Oak View Group’s Tim Leiweke: NHL will come first for new Seattle arena; NBA is ’10-year process’
Jun 8, 2017, 12:48 PM | Updated: 2:19 pm
Oak View Group CEO Tim Leiweke has a theory on why the proposal to renovate KeyArena hasn’t been as popular with some members of the general public as Chris Hansen’s proposal to build a new arena in SoDo.
“There is no NBA team,” Leiweke said on “Brock and Salk” Thursday morning, the day after Seattle Mayor Ed Murray chose OVG to head up the rebuild of KeyArena. “The majority of people who shoot at KeyArena and our vision are shooting at me for one reason, because I’m telling them something they don’t want to hear. So let me repeat this one last time: There is no expansion coming in the NBA.”
At least not any time soon.
“When they’re ready, they will come. But they are not talking about expansion today and in fact there are some owners that would like to go backwards and get down to 28 teams,” Leiweke said of the NBA, which hasn’t had a team in Seattle since the Sonics were moved to Oklahoma City and became the Thunder in 2008. “They’d like to consolidate. They’re making an enormous amount of money on their TV package. They don’t want to split it and they’d like to split it with less if they could. That’s the reality. Do I think that we get the NBA here one day? Yes, but I think it’s a 10-year process. Let’s be realistic.”
Listen: Ed Murray explains his arena rebuild decision on ‘Brock and Salk’
That doesn’t mean OVG is heading into this venture without a plan to have an anchor tenant from one of the top four sports leagues in North America, though. The group announced Wednesday that Boston Celtics minority owner David Bonderman and Hollywood movie and TV producer Jerry Bruckheimer have partnered up to make a run at acquiring an NHL franchise, which Leiweke said is a much more realistic goal in the short-term.
“It’s gonna be the NHL that comes first,” he said, adding that the group hasn’t given up on the NBA and has strong ties within that community that will come in handy down the road.
Leiweke indicated that Hansen’s effort to bring the NBA back did itself no favors with a failed attempt to buy the Sacramento Kings and move them to Seattle in 2013, but he also offered Hansen an opportunity to join OVG to pursue what he sees as a mutual goal for both parties.
“I’m certainly not gonna go out and try to steal franchises in the middle of the night without commissioners’ approval.

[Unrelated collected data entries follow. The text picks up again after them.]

===== src/rtl/core/hcb_ram.sv =====
// Generic single-write, single-read RAM with registered read data.
`default_nettype none
module hcb_ram #(
    parameter int WIDTH = 8,
    parameter int DEPTH = 16
) (
    input  wire logic                                  aclk,
    input  wire logic                                  we,
    input  wire logic [(DEPTH > 1 ? $clog2(DEPTH) : 1)-1:0] waddr,
    input  wire logic [WIDTH-1:0]                      wdata,
    input  wire logic                                  re,
    input  wire logic [(DEPTH > 1 ? $clog2(DEPTH) : 1)-1:0] raddr,
    output logic      [WIDTH-1:0]                      rdata
);
    logic [WIDTH-1:0] mem [DEPTH];

    always_ff @(posedge aclk) begin
        if (we) begin
            mem[waddr] <= wdata;
        end
        if (re) begin
            rdata <= mem[raddr];
        end
    end
endmodule
`default_nettype wire


===== config.mk =====
export PLATFORM = sky130hd
export DESIGN_NAME = hcb_ram
export DESIGN_NICKNAME = d
export VERILOG_FILES = /design/src/rtl/core/hcb_ram.sv
export SDC_FILE = /design/constraint.sdc
export NUM_CORES = 1
export LEC_CHECK = 0
export ABC_CLOCK_PERIOD_IN_PS = 4400
export BUFFER_PORTS_ARGS = -buffer_cell sky130_fd_sc_hd__buf_4
export CAP_MARGIN = 20
export CORE_MARGIN = 8
export CORE_UTILIZATION = 48
export DETAILED_ROUTE_END_ITERATION = 10
export MAX_ROUTING_LAYER = met4
export PLACE_DENSITY = 0.7
export SKIP_LAST_GASP = 1
export SLEW_MARGIN = 10
export SYNTH_ARGS = -nofsm -noshare
export SYNTH_HDL_FRONTEND = slang
export SYNTH_SLANG_ARGS = --single-unit

===== constraint.sdc =====
create_clock -name aclk -period 4.4 [get_ports aclk]
set_input_delay 0 -clock aclk [delete_from_list [all_inputs] [get_ports aclk]]
set_output_delay 0 -clock aclk [all_outputs]
set_load 0.05 [all_outputs]

==> run metrics <==
status complete, no violations; P_int around 2.4 mW; CTS tree done; worst hold slack ~0.019 ns; Port-buffer cells 26; mapped cell area approximately 5200 sq um; clock tree buffer depth 2; Max Clock Skew between 0.006 and 0.007 ns; setup TNS 0 ns; sequential share of power between 40% and 50%; IO Count 27; pre-CTS setup slack roughly 2.5 ns; Critical Path AT between 1.5 and 2 ns; RD Place Congestion 0.7783; crit path time final 1.660 ns; # resized after CTS 0; Fin. Hold Viols 0; via count between 2000 and 2500; Max Fclk about 0.6 GHz; Clk Latency, worst-skew pair just over 0.5 ns; most frequent cells in the layout edfxtp_1, buf_4, mux4_2, a22oi_1, clkbuf_16; top sig layer met4; Root Buffer clkbuf_8; ANT cells 0; Worst-Margin Slew a little under 1 ns; maximum vdd drop around 0.26 mV; hpwl dp between 6 and 7 mm; RSZ-0062 raised after global routing no; Worst Path Max Fanout 8; most common cell after layout, fill and taps aside edfxtp_1; vias per cell 5.738; first-pass GRT wire length 15.67 mm; Final Net Count roughly 300; Pwr Density a little under 500 nW/um^2; share of post-route cells with drive strength above 1 between 20% and 30%; post-route insts no fill ~430; initial drt markers ~190; Post-DRT Antenna Nets 0; clock share of power about 46%; Area Overhead vs Synth 19.27%; total track usage around 15%; HP Class input port to register; hold wc startpoint waddr[3]; WS Path Type input port to register; drt drc 0; initial antenna violation count 0; largest net degree at the start of global routing 33; count of state elements after synthesis ~140; M1 WL about 4.5 mm; DR pass1 iterations 4; Max Slew Vio Count 0; syn_area_per_cell about 23 sq um; min setup slack post-route around 2.7 ns; metal2 WL 4.845 mm; Worst R2R Start mem[3][7]; CP endpoint kind register; period utilization 37.73%; Synthesized Nets ~250; Initial Utilization between 40% and 50%; Fill cells approximately 800; Die Y around 120 um; synth warn 0; Clock Sinks between 100 and 150; Syn Inst Count between 200 and 250; Die Wd about 120 um; metal3 WL between 700 and 800 um; Comb power frac under 10%; Sw Ratio 20.53%; Max-slew headroom 34.46%; Finish-stage setup viols 0; CORE AREA 10750 sq um; startpoint types input port; num rows 38; Avg WL per Cell around 24 um; Net Sw Power 0.6165 mW; vias in the first global route between 2000 and 3000; Leakage approximately 2.1 nW; number of max-cap violations 0; Yosys cell types 18; Seq/Total Area, Yosys between 70% and 80%; total gr overflow 0; Num CTS Buffers 17; Routed WL a little over 10 mm; Die Area ~14000 sq um; Critical path origin waddr[1]; placed cells just under 400; CP required roughly 4.5 ns; CTS clk-pin slew, worst paths 0.06 ns; CTS H-Tree Depth 4
[area by class of cell]
| class | count | area [sq um] | share of cell area, % |
|---|---|---|---|
| clock inverter | 12 | 152.6 | 2.448 |
| tap | 140 | 175.2 | 2.810 |
| clock buffer | 20 | 425.4 | 6.823 |
| sequential | 136 | 4084 | 65.50 |
| multi-input combinational | 83 | 1062 | 17.04 |
| timing repair buffer | 41 | 335.3 | 5.378 |
[path summary, 6_finish.rpt]
| kind | end | slack, ns | cells after the start |
|---|---|---|---|
| setup reg to reg | rdata[7] | 2.85 | 3 |
| hold / removal | mem[0][6] | 0.02 | 3 |
| hold reg to reg | rdata[3] | 0.75 | 3 |
| setup / recovery | mem[4][5] | 2.74 | 4 |
[critical path, stage by stage]
cell,delay [ns]
dlygate4sd3_1,0.54
buf_4,0.17
nor3_2,0.18
dlygate4sd3_1,0.91
[state kept, by name, summed over array words and instances (netlist names)]
register,flops
mem,128
rdata,8
[routing by layer]
layer / up-vias / track usage [%]
met3: 13 / 4.382
met5: - / -
met1: 1288 / 20.26
met4: 0 / 6.011
li1: 1082 / -
met2: 96 / 22.44
[through the flow]
step / cell area (sq um) / power, mW / utilization (%)
6_report: 6235 / 3.003 / 58.02
5_1_grt: 6235 / 3.094 / 58.02
4_1_cts: 6220 / 3.017 / 57.88
3_5_place_dp: 5532 / 1.651 / 51.48
3_3_place_gp: 5532 / 1.647 / 51.48
2_1_floorplan: 5228 / 1.588 / -
[cell families (layout without fill, tap and decap cells)]
group	Yosys count	after routing	synth area share (%)
buffers and inverters	10	73	1.651
AO/OA/AOI/OAI	16	16	2.298
AND/OR/NAND/NOR	35	35	3.136
flip-flops	136	136	78.12
multiplexers	32	32	14.79
[synth_stat cells (all sizes together)]
library cell     n  area [sq um]
edfxtp         136          4084
mux4            32         773.2
a22oi           16         120.1
nor2            13         48.80
nand2            9         33.78
buf              7         56.30
nor3             4         20.02
clkdlybuf4s25    3         30.03
nand2b           2         12.51
nand3b           2         15.01
and2             1         6.260
and2b            1         7.510
nand3            1         5.000
nor2b            1         6.260
or3b             1         8.760
[power by group through the flow]
stage               sequential [mW]  combinational, mW  clock, mW
finish                         1.47              0.163       1.37
global route                   1.47              0.174       1.45
CTS                            1.47              0.164       1.38
detailed placement             1.49              0.156          0
global placement               1.49              0.154          0
floorplan                      1.51             0.0737          0
[repair_timing]
item / 4_1_cts / 5_1_grt
hold endpoints to repair: 150 / 3
hold buffers: 11 / 1
buffers inserted: 0 / 0
Power figures use the tool's default switching activity.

That doesn’t do Seattle any good,” Leiweke said. “… I admire Chris. I admire Wally [former Sonics player and president Wally Walker, one of Hansen’s partners]. I admire their entrepreneurial spirit. I admire seven years worth of hard work here. Chris has said … he’s interested in bringing the NBA back to Seattle. Great. Come join us, because we have an NBA owner that’s part of our group here, and by the way, we are extremely well-regarded within the NBA community. Seventeen of the NBA owners are my partner on our arena alliance that we own at OVG. We get along extremely well with the NBA owners.

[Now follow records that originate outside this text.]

`src/rtl/core/hcb_pkg.sv`:
```
// Shared types and constants of the Huffman code builder.
`default_nettype none
package hcb_pkg;
    localparam logic [1:0] CMD_LOAD  = 2'd0;
    localparam logic [1:0] CMD_BUILD = 2'd1;
    localparam logic [1:0] CMD_READ  = 2'd2;

    localparam logic [1:0] OP_HOLD   = 2'd0;
    localparam logic [1:0] OP_CLEAR  = 2'd1;
    localparam logic [1:0] OP_INSERT = 2'd2;
    localparam logic [1:0] OP_MERGE  = 2'd3;

    localparam int DEPTH_W = 8;
    localparam int CNT_W   = 9;
    localparam int LEN_W   = 6;
    localparam int VAL_W   = 48;

    typedef struct packed {
        logic [1:0] op;
    } cell_ctl_t;
endpackage
`default_nettype wire

```
`src/rtl/core/hcb_cell.sv`:
```
// One cell of the sorted list: holds one entry, ascending weight from cell zero.
`default_nettype none
module hcb_cell #(
    parameter int WW = 32,
    parameter int NW = 9
) (
    input  wire logic              aclk,
    input  wire logic              aresetn,
    input  wire hcb_pkg::cell_ctl_t ctl,
    input  wire logic [WW-1:0]     new_w,
    input  wire logic [NW-1:0]     new_id,
    input  wire logic              prev_v,
    input  wire logic [WW-1:0]     prev_w,
    input  wire logic [NW-1:0]     prev_id,
    input  wire logic              nxt1_v,
    input  wire logic [WW-1:0]     nxt1_w,
    input  wire logic [NW-1:0]     nxt1_id,
    input  wire logic              nxt2_v,
    input  wire logic [WW-1:0]     nxt2_w,
    input  wire logic [NW-1:0]     nxt2_id,
    output logic                   q_v,
    output logic      [WW-1:0]     q_w,
    output logic      [NW-1:0]     q_id
);
    logic          v_reg, v_next;
    logic [WW-1:0] w_reg, w_next;
    logic [NW-1:0] id_reg, id_next;
    logic          h_v, p_v, h_lt, p_lt;
    logic [WW-1:0] h_w, p_w;
    logic [NW-1:0] h_id, p_id;

    // A merge drops the two lightest entries, so the cell looks two and one places up.
    always_comb begin
        if (ctl.op == hcb_pkg::OP_MERGE) begin
            h_v = nxt2_v; h_w = nxt2_w; h_id = nxt2_id;
            p_v = nxt1_v; p_w = nxt1_w; p_id = nxt1_id;
        end else begin
            h_v = v_reg;  h_w = w_reg;  h_id = id_reg;
            p_v = prev_v; p_w = prev_w; p_id = prev_id;
        end
        h_lt = h_v && (h_w < new_w);
        p_lt = p_v && (p_w < new_w);
        v_next = v_reg; w_next = w_reg; id_next = id_reg;
        unique case (ctl.op)
            hcb_pkg::OP_HOLD: begin
            end
            hcb_pkg::OP_CLEAR: begin
                v_next = 1'b0;
            end
            default: begin
                if (h_lt) begin
                    v_next = h_v; w_next = h_w; id_next = h_id;
                end else if (p_lt) begin
                    v_next = 1'b1; w_next = new_w; id_next = new_id;
                end else begin
                    v_next = p_v; w_next = p_w; id_next = p_id;
                end
            end
        endcase
    end

    always_ff @(posedge aclk) begin
        if (!aresetn) begin
            v_reg <= 1'b0;
        end else begin
            v_reg <= v_next;
        end
        w_reg  <= w_next;
        id_reg <= id_next;
    end

    assign q_v  = v_reg;
    assign q_w  = w_reg;
    assign q_id = id_reg;
endmodule
`default_nettype wire
```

“… Please join us, Chris, and we will allow you to get the goal that you said drove you from Day 1. Let’s bring the NBA back here. But it’s gonna be Seattle Arena, in all due respect.”
Leiweke also addressed Hansen reportedly saying at an event Wednesday that representatives from OVG have not been in contact with him throughout the process of proposing to renovate KeyArena, going so far as to show Brock Huard and Mike Salk an email conversation on his phone with a contact under Hansen’s name that dated back to last October – an exchange you can see in the video above starting at the 13:53 mark.
“I will never say a bad word about Chris,” Leiweke said. “I understand they accuse us of misrepresenting the facts. I’m not gonna get into the dirt. We’re gonna stay focused on good things in Seattle, and at the end of the day we don’t speak with a forked tongue and we’re gonna do this the right way and we’re gonna do this with honor, integrity, and we make sure that everyone is transparent on the deals that we’re making with this city.”